▶ _DESCRIPTION OF THE TASK_
Once you find the line with "Slacks: ideal ports" in the entries below, return exactly every line from it through the line with "cell delay (ns)".
---- DATA RECORDS
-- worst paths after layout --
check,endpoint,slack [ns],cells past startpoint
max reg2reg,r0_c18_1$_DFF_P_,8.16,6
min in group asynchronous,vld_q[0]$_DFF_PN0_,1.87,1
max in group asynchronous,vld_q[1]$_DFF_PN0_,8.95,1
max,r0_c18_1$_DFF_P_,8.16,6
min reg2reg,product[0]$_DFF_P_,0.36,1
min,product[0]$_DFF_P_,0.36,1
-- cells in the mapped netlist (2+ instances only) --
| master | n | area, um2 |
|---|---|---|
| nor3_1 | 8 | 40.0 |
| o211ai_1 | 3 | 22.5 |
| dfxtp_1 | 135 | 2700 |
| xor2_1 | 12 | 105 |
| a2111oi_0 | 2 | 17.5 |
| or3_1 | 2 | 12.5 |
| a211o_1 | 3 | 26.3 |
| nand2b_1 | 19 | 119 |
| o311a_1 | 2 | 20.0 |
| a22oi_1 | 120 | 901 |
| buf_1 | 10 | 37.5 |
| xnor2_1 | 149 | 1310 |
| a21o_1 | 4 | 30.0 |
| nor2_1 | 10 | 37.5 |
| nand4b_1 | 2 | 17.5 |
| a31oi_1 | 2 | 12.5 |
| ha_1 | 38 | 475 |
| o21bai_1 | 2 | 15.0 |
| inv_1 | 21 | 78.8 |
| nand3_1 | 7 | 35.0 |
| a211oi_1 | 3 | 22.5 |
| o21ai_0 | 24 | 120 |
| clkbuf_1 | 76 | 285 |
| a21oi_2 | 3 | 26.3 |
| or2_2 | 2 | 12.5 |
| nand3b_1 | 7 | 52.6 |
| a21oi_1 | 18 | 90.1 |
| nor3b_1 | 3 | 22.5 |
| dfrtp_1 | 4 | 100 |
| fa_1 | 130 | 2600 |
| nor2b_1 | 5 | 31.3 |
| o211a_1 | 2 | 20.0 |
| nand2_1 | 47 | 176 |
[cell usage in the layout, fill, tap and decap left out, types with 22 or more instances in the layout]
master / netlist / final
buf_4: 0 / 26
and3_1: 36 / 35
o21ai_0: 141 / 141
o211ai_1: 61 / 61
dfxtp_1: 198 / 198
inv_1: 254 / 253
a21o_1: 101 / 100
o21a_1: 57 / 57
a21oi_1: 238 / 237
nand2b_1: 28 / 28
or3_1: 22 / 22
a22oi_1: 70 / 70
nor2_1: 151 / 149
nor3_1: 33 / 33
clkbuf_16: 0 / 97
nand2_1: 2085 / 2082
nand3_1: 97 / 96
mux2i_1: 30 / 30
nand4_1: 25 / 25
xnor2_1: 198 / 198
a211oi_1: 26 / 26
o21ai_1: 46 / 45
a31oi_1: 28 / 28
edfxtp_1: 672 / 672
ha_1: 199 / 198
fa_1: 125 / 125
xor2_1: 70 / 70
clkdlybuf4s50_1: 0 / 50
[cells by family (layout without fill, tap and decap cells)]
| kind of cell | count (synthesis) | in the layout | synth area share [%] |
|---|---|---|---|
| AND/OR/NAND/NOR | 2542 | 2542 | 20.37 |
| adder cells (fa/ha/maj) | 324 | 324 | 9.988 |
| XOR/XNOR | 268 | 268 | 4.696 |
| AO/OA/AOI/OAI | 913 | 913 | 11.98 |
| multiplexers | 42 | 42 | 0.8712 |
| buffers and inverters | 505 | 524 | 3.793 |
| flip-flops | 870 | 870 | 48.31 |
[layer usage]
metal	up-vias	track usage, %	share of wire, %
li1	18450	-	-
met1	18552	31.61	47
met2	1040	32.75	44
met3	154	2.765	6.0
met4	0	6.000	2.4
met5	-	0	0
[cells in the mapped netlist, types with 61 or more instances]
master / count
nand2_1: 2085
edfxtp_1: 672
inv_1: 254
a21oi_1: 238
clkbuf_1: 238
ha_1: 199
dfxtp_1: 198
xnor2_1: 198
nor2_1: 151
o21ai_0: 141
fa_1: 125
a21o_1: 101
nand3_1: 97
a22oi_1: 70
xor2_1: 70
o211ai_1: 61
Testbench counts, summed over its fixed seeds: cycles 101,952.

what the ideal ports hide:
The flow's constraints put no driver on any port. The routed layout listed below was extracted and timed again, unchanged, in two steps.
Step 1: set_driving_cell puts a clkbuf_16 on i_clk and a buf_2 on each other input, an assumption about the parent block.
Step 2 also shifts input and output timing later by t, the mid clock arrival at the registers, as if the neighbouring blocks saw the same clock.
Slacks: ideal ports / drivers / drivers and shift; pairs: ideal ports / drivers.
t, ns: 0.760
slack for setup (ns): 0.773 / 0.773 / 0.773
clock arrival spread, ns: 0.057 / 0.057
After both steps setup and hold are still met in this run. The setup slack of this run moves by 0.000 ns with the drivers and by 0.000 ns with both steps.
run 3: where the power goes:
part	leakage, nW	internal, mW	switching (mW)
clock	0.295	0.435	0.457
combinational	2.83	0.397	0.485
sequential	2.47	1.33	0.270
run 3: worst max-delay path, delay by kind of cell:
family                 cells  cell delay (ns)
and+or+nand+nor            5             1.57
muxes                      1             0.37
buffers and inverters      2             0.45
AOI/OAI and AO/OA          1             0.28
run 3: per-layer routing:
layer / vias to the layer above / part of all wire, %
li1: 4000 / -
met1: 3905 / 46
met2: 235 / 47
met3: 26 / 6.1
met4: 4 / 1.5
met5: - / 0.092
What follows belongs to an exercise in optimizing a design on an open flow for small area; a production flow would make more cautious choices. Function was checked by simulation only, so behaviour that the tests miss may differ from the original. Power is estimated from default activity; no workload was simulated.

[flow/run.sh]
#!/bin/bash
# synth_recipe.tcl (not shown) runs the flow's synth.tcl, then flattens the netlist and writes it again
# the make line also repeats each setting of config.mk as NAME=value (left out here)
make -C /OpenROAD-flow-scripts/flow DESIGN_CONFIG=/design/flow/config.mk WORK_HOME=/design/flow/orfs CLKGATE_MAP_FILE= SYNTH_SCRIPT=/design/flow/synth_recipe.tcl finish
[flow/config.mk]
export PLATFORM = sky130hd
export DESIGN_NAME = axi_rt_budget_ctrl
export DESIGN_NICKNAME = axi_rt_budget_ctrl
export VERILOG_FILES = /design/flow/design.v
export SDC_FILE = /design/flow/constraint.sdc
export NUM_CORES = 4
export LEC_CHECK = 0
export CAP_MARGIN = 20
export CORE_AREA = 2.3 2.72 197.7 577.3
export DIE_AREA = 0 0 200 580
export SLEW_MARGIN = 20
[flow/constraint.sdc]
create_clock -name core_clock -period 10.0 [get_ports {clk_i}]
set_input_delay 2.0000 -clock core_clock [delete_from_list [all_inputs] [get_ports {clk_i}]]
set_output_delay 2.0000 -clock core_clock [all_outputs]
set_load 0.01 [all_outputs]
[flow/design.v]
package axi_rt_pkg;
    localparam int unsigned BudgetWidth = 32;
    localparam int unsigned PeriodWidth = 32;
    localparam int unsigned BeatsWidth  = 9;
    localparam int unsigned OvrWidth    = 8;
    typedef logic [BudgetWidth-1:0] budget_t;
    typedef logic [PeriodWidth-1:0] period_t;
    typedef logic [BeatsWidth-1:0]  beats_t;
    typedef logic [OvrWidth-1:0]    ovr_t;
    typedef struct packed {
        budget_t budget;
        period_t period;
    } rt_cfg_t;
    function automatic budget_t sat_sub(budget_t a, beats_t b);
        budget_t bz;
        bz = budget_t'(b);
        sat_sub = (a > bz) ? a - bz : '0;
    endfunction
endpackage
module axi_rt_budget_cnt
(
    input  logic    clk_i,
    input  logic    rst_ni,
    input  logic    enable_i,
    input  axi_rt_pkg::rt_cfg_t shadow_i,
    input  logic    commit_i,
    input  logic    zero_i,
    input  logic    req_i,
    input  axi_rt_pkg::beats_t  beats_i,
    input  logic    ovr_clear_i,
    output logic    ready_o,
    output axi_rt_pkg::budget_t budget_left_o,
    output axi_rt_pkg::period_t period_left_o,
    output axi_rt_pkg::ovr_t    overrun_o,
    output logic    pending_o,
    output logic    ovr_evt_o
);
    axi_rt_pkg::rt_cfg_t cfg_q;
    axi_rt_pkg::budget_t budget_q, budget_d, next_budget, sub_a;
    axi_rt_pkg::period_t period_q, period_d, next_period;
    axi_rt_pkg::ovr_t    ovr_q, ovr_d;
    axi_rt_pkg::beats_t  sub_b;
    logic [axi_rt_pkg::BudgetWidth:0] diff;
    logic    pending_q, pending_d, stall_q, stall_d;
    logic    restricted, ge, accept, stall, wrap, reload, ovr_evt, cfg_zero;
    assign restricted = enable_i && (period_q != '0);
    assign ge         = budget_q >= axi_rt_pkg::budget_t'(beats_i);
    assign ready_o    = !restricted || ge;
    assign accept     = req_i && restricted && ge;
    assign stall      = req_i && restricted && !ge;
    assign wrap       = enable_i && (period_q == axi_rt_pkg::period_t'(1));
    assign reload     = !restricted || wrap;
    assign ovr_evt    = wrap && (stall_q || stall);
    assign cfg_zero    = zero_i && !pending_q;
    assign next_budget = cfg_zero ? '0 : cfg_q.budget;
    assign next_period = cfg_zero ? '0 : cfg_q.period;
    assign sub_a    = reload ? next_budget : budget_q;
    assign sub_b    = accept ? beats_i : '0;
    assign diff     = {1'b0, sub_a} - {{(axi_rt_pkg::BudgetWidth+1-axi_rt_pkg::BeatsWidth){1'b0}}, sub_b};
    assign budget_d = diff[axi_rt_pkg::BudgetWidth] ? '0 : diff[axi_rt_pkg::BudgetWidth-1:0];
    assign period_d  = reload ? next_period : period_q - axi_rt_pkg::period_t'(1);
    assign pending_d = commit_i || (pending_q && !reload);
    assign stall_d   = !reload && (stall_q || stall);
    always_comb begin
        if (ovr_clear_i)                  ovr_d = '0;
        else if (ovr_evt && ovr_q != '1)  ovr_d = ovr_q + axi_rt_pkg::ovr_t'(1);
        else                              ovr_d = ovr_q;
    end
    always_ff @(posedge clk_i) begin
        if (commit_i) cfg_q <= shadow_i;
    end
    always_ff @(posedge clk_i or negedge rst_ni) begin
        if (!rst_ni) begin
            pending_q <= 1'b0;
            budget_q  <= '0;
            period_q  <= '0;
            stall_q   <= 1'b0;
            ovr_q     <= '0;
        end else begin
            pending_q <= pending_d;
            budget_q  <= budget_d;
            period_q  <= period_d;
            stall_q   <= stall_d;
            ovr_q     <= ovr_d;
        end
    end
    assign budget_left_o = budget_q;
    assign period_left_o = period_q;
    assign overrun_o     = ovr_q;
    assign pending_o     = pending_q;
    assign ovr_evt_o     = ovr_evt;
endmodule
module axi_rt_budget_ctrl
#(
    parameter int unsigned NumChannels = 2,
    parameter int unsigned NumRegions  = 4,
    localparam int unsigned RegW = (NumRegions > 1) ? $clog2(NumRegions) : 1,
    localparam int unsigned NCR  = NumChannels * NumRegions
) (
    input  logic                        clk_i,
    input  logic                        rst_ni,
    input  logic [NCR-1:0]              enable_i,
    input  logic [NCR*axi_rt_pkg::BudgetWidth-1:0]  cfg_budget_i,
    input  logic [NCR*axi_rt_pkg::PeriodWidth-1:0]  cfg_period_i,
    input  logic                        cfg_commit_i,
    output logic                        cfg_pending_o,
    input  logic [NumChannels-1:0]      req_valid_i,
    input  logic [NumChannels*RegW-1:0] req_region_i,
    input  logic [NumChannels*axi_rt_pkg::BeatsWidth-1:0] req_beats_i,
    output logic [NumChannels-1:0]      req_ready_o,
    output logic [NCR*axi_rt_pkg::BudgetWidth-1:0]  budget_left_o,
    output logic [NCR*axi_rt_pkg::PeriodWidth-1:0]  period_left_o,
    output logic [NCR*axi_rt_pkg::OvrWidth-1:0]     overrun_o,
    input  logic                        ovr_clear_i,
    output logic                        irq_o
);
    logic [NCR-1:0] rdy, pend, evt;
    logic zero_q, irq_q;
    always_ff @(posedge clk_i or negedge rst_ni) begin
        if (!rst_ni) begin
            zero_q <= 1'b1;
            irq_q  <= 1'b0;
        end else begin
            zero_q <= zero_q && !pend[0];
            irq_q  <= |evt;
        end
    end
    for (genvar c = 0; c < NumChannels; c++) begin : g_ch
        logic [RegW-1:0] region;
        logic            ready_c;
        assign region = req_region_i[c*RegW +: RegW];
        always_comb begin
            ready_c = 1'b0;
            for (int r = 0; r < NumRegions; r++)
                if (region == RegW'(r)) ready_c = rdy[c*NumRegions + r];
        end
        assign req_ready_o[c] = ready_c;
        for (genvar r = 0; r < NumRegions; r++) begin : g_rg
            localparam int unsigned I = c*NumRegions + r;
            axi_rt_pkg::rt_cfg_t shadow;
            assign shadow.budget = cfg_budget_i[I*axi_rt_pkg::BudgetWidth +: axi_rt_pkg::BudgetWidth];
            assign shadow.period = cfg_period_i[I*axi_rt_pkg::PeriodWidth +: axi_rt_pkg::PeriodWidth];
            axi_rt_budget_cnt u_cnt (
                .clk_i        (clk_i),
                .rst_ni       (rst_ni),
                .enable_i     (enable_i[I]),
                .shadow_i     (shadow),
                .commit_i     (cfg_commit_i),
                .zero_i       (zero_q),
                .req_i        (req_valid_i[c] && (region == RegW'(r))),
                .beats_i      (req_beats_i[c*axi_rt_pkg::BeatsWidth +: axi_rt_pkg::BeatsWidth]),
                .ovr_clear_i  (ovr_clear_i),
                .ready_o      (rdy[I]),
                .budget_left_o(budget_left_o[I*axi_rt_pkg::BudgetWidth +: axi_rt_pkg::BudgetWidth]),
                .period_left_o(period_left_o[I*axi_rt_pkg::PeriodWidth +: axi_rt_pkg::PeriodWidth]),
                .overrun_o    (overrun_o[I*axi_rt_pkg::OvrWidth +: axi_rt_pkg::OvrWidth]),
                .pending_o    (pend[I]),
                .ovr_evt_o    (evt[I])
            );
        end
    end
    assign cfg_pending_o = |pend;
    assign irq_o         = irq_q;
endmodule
--------
▶ _ANSWER TO THE EXERCISE_
Slacks: ideal ports / drivers / drivers and shift; pairs: ideal ports / drivers.
t, ns: 0.760
slack for setup (ns): 0.773 / 0.773 / 0.773
clock arrival spread, ns: 0.057 / 0.057
After both steps setup and hold are still met in this run. The setup slack of this run moves by 0.000 ns with the drivers and by 0.000 ns with both steps.
run 3: where the power goes:
part	leakage, nW	internal, mW	switching (mW)
clock	0.295	0.435	0.457
combinational	2.83	0.397	0.485
sequential	2.47	1.33	0.270
run 3: worst max-delay path, delay by kind of cell:
family                 cells  cell delay (ns)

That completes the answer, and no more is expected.